--- config.mk ---
export PLATFORM = sky130hd
export DESIGN_NAME = chanctl_regs
export DESIGN_NICKNAME = d
export VERILOG_FILES = /design/src/rtl/chanctl_pkg.sv /design/src/rtl/chanctl_status.sv /design/src/rtl/chanctl_cmdptr.sv /design/src/rtl/chanctl_sel_bank.sv /design/src/rtl/chanctl_regs.sv
export SDC_FILE = /design/constraint.sdc
export NUM_CORES = 1
export LEC_CHECK = 0
export BUFFER_PORTS_ARGS = -buffer_cell sky130_fd_sc_hd__buf_2
export CORE_ASPECT_RATIO = 0.5
export CORE_MARGIN = 4
export CORE_UTILIZATION = 35
export DETAILED_ROUTE_END_ITERATION = 10
export SLEW_MARGIN = 25
export SYNTH_ARGS = -nofsm -noshare
export SYNTH_HDL_FRONTEND = slang
export SYNTH_HIERARCHICAL = 1
export SYNTH_SLANG_ARGS = --single-unit
--- constraint.sdc ---
create_clock -name clk -period 3.3 [get_ports clk]
set_input_delay 0.165 -clock clk [delete_from_list [all_inputs] [get_ports clk]]
set_output_delay 0.165 -clock clk [all_outputs]
set_load 0.005 [all_outputs]
--- src/rtl/chanctl_pkg.sv ---
package chanctl_pkg;
  localparam int ST_W    = 16;
  localparam int DEV_W   = 4;
  localparam int B_RUN   = 15;
  localparam int B_PAUSE = 14;
  localparam int B_FLUSH = 13;
  localparam int B_WAKE  = 12;
  localparam int B_DEAD  = 11;
  localparam int B_ACT   = 10;
  localparam int B_BT    = 8;

  typedef logic [ST_W-1:0] st_t;

  // bits software may drive through the control word
  localparam st_t SW_WRITABLE = st_t'((1 << B_RUN) | (1 << B_PAUSE) | (1 << B_FLUSH) |
                                      (1 << B_WAKE) | ((1 << DEV_W) - 1));

  // word addresses of the register map
  localparam int RA_CTRL = 0;
  localparam int RA_STAT = 1;
  localparam int RA_PTR  = 2;
  localparam int RA_ISEL = 3;
  localparam int RA_BSEL = 4;
  localparam int RA_WSEL = 5;

  function automatic st_t merge_masked(st_t old_v, st_t mask, st_t val);
    return (val & mask) | (old_v & ~mask);
  endfunction

  // control-word merge followed by the run/pause/stop side effects
  function automatic st_t apply_ctrl(st_t old_v, st_t mask, st_t val);
    st_t n;
    n = merge_masked(old_v, mask, val & SW_WRITABLE);
    if (n[B_RUN] && !n[B_PAUSE] && !n[B_DEAD]) n[B_ACT] = 1'b1;
    if (n[B_PAUSE]) n[B_ACT] = 1'b0;
    if (old_v[B_RUN] && !n[B_RUN]) begin
      n[B_ACT]  = 1'b0;
      n[B_DEAD] = 1'b0;
    end
    return n;
  endfunction

  function automatic logic cond_hit(logic [DEV_W-1:0] dev, logic [DEV_W-1:0] m,
                                    logic [DEV_W-1:0] v);
    return ((dev ^ v) & m) == '0;
  endfunction
endpackage
[src/rtl/gpio_irq_pkg.sv]
package gpio_irq_pkg;
  localparam int KIND_W = 3;

  typedef enum logic [KIND_W-1:0] {
    K_SENSE  = 3'd0,
    K_BOTH   = 3'd1,
    K_POL    = 3'd2,
    K_EN     = 3'd3,
    K_CLR    = 3'd4,
    K_RAW    = 3'd5,
    K_MASKED = 3'd6,
    K_NONE   = 3'd7
  } reg_kind_e;

  function automatic int unsigned bank_w(input int unsigned nb);
    return (nb > 1) ? $clog2(nb) : 1;
  endfunction
endpackage

[src/rtl/gpio_irq_regs.sv]
module gpio_irq_regs
  import gpio_irq_pkg::*;
#(
  parameter int unsigned NUM_PINS = 64,
  parameter int unsigned WORD_W   = 32,
  parameter int unsigned BANK_W   = 1
) (
  input  logic                clk_i,
  input  logic                rst_ni,
  input  logic                we_i,
  input  reg_kind_e           kind_i,
  input  logic [BANK_W-1:0]   bank_i,
  input  logic [WORD_W-1:0]   wdata_i,
  output logic [NUM_PINS-1:0] sense_o,
  output logic [NUM_PINS-1:0] both_o,
  output logic [NUM_PINS-1:0] pol_o,
  output logic [NUM_PINS-1:0] en_o,
  output logic [NUM_PINS-1:0] clr_o,
  output logic [NUM_PINS-1:0] clr_rise_o
);
  localparam int unsigned NUM_BANKS = NUM_PINS / WORD_W;

  logic [NUM_PINS-1:0] sense_q, both_q, pol_q, en_q, clr_q;

  for (genvar b = 0; b < NUM_BANKS; b++) begin : g_bank
    logic sel;
    assign sel = we_i && (bank_i == BANK_W'(b));

    // clear acts on stored 0 -> 1 only
    assign clr_rise_o[b*WORD_W +: WORD_W] =
      (sel && kind_i == K_CLR) ? (wdata_i & ~clr_q[b*WORD_W +: WORD_W]) : '0;

    always_ff @(posedge clk_i or negedge rst_ni) begin
      if (!rst_ni) begin
        sense_q[b*WORD_W +: WORD_W] <= '0;
        both_q [b*WORD_W +: WORD_W] <= '0;
        pol_q  [b*WORD_W +: WORD_W] <= '0;
        en_q   [b*WORD_W +: WORD_W] <= '0;
        clr_q  [b*WORD_W +: WORD_W] <= '0;
      end else if (sel) begin
        unique case (kind_i)
          K_SENSE: sense_q[b*WORD_W +: WORD_W] <= wdata_i;
          K_BOTH:  both_q [b*WORD_W +: WORD_W] <= wdata_i;
          K_POL:   pol_q  [b*WORD_W +: WORD_W] <= wdata_i;
          K_EN:    en_q   [b*WORD_W +: WORD_W] <= wdata_i;
          K_CLR:   clr_q  [b*WORD_W +: WORD_W] <= wdata_i;
          default: ;
        endcase
      end
    end
  end

  assign sense_o = sense_q;
  assign both_o  = both_q;
  assign pol_o   = pol_q;
  assign en_o    = en_q;
  assign clr_o   = clr_q;
endmodule

[src/rtl/gpio_irq_detect.sv]
module gpio_irq_detect #(
  parameter int unsigned NUM_PINS = 64
) (
  input  logic                clk_i,
  input  logic                rst_ni,
  input  logic [NUM_PINS-1:0] pin_i,
  input  logic [NUM_PINS-1:0] sense_i,
  input  logic [NUM_PINS-1:0] both_i,
  input  logic [NUM_PINS-1:0] pol_i,
  input  logic [NUM_PINS-1:0] clr_rise_i,
  output logic [NUM_PINS-1:0] edge_hit_o,
  output logic [NUM_PINS-1:0] pend_o
);
  logic [NUM_PINS-1:0] pin_q, pend_q;

  always_ff @(posedge clk_i or negedge rst_ni) begin
    if (!rst_ni) pin_q <= '0;
    else         pin_q <= pin_i;
  end

  for (genvar i = 0; i < NUM_PINS; i++) begin : g_pin
    logic rise, fall, lvl, nxt;
    assign rise = pin_i[i] & ~pin_q[i];
    assign fall = ~pin_i[i] & pin_q[i];
    assign edge_hit_o[i] = both_i[i] ? (rise | fall) : (pol_i[i] ? rise : fall);
    assign lvl  = pin_i[i] ^ pol_i[i];
    // edge wins over a simultaneous clear
    assign nxt  = sense_i[i] ? (edge_hit_o[i] | (pend_q[i] & ~clr_rise_i[i])) : lvl;

    always_ff @(posedge clk_i or negedge rst_ni) begin
      if (!rst_ni) pend_q[i] <= 1'b0;
      else         pend_q[i] <= nxt;
    end
  end

  assign pend_o = pend_q;
endmodule

[src/rtl/gpio_irq_readout.sv]
module gpio_irq_readout
  import gpio_irq_pkg::*;
#(
  parameter int unsigned NUM_PINS = 64,
  parameter int unsigned WORD_W   = 32,
  parameter int unsigned BANK_W   = 1
) (
  input  reg_kind_e           kind_i,
  input  logic [BANK_W-1:0]   bank_i,
  input  logic [NUM_PINS-1:0] sense_i,
  input  logic [NUM_PINS-1:0] both_i,
  input  logic [NUM_PINS-1:0] pol_i,
  input  logic [NUM_PINS-1:0] en_i,
  input  logic [NUM_PINS-1:0] clr_i,
  input  logic [NUM_PINS-1:0] pend_i,
  output logic [WORD_W-1:0]   rdata_o,
  output logic                irq_o
);
  localparam int unsigned NUM_BANKS = NUM_PINS / WORD_W;

  logic [NUM_PINS-1:0] masked;
  assign masked = pend_i & en_i;
  assign irq_o  = |masked;

  always_comb begin
    rdata_o = '0;
    for (int b = 0; b < NUM_BANKS; b++) begin
      if (bank_i == BANK_W'(b)) begin
        unique case (kind_i)
          K_SENSE:  rdata_o = sense_i[b*WORD_W +: WORD_W];
          K_BOTH:   rdata_o = both_i [b*WORD_W +: WORD_W];
          K_POL:    rdata_o = pol_i  [b*WORD_W +: WORD_W];
          K_EN:     rdata_o = en_i   [b*WORD_W +: WORD_W];
          K_CLR:    rdata_o = clr_i  [b*WORD_W +: WORD_W];
          K_RAW:    rdata_o = pend_i [b*WORD_W +: WORD_W];
          K_MASKED: rdata_o = masked [b*WORD_W +: WORD_W];
          default:  rdata_o = '0;
        endcase
      end
    end
  end
endmodule

[src/rtl/gpio_irq_ctrl.sv]
module gpio_irq_ctrl
  import gpio_irq_pkg::*;
#(
  parameter int unsigned NUM_PINS  = 64,
  parameter int unsigned WORD_W    = 32,
  localparam int unsigned NUM_BANKS = NUM_PINS / WORD_W,
  localparam int unsigned BANK_W    = bank_w(NUM_BANKS),
  localparam int unsigned ADDR_W    = KIND_W + BANK_W
) (
  input  logic                clk_i,
  input  logic                rst_ni,
  input  logic [NUM_PINS-1:0] pin_i,
  input  logic                reg_we_i,
  input  logic [ADDR_W-1:0]   reg_addr_i,
  input  logic [WORD_W-1:0]   reg_wdata_i,
  output logic [WORD_W-1:0]   reg_rdata_o,
  output logic                irq_o
);
  reg_kind_e           kind;
  logic [BANK_W-1:0]   bank;
  logic [NUM_PINS-1:0] sense_w, both_w, pol_w, en_w, clr_w, clr_rise_w;
  logic [NUM_PINS-1:0] pend_w, edge_hit_w;

  assign kind = reg_kind_e'(reg_addr_i[ADDR_W-1 -: KIND_W]);
  assign bank = reg_addr_i[BANK_W-1:0];

  gpio_irq_regs #(.NUM_PINS(NUM_PINS), .WORD_W(WORD_W), .BANK_W(BANK_W)) u_regs (
    .clk_i      (clk_i),
    .rst_ni     (rst_ni),
    .we_i       (reg_we_i),
    .kind_i     (kind),
    .bank_i     (bank),
    .wdata_i    (reg_wdata_i),
    .sense_o    (sense_w),
    .both_o     (both_w),
    .pol_o      (pol_w),
    .en_o       (en_w),
    .clr_o      (clr_w),
    .clr_rise_o (clr_rise_w)
  );

  gpio_irq_detect #(.NUM_PINS(NUM_PINS)) u_detect (
    .clk_i      (clk_i),
    .rst_ni     (rst_ni),
    .pin_i      (pin_i),
    .sense_i    (sense_w),
    .both_i     (both_w),
    .pol_i      (pol_w),
    .clr_rise_i (clr_rise_w),
    .edge_hit_o (edge_hit_w),
    .pend_o     (pend_w)
  );

  gpio_irq_readout #(.NUM_PINS(NUM_PINS), .WORD_W(WORD_W), .BANK_W(BANK_W)) u_readout (
    .kind_i  (kind),
    .bank_i  (bank),
    .sense_i (sense_w),
    .both_i  (both_w),
    .pol_i   (pol_w),
    .en_i    (en_w),
    .clr_i   (clr_w),
    .pend_i  (pend_w),
    .rdata_o (reg_rdata_o),
    .irq_o   (irq_o)
  );
endmodule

§ **What is expected**:
Write out the listing exactly from its first line to the line containing "create_clock -name clk". Both of those lines belong in the answer.

§ **Answer box**:
--- config.mk ---
export PLATFORM = sky130hd
export DESIGN_NAME = chanctl_regs
export DESIGN_NICKNAME = d
export VERILOG_FILES = /design/src/rtl/chanctl_pkg.sv /design/src/rtl/chanctl_status.sv /design/src/rtl/chanctl_cmdptr.sv /design/src/rtl/chanctl_sel_bank.sv /design/src/rtl/chanctl_regs.sv
export SDC_FILE = /design/constraint.sdc
export NUM_CORES = 1
export LEC_CHECK = 0
export BUFFER_PORTS_ARGS = -buffer_cell sky130_fd_sc_hd__buf_2
export CORE_ASPECT_RATIO = 0.5
export CORE_MARGIN = 4
export CORE_UTILIZATION = 35
export DETAILED_ROUTE_END_ITERATION = 10
export SLEW_MARGIN = 25
export SYNTH_ARGS = -nofsm -noshare
export SYNTH_HDL_FRONTEND = slang
export SYNTH_HIERARCHICAL = 1
export SYNTH_SLANG_ARGS = --single-unit
--- constraint.sdc ---
create_clock -name clk -period 3.3 [get_ports clk]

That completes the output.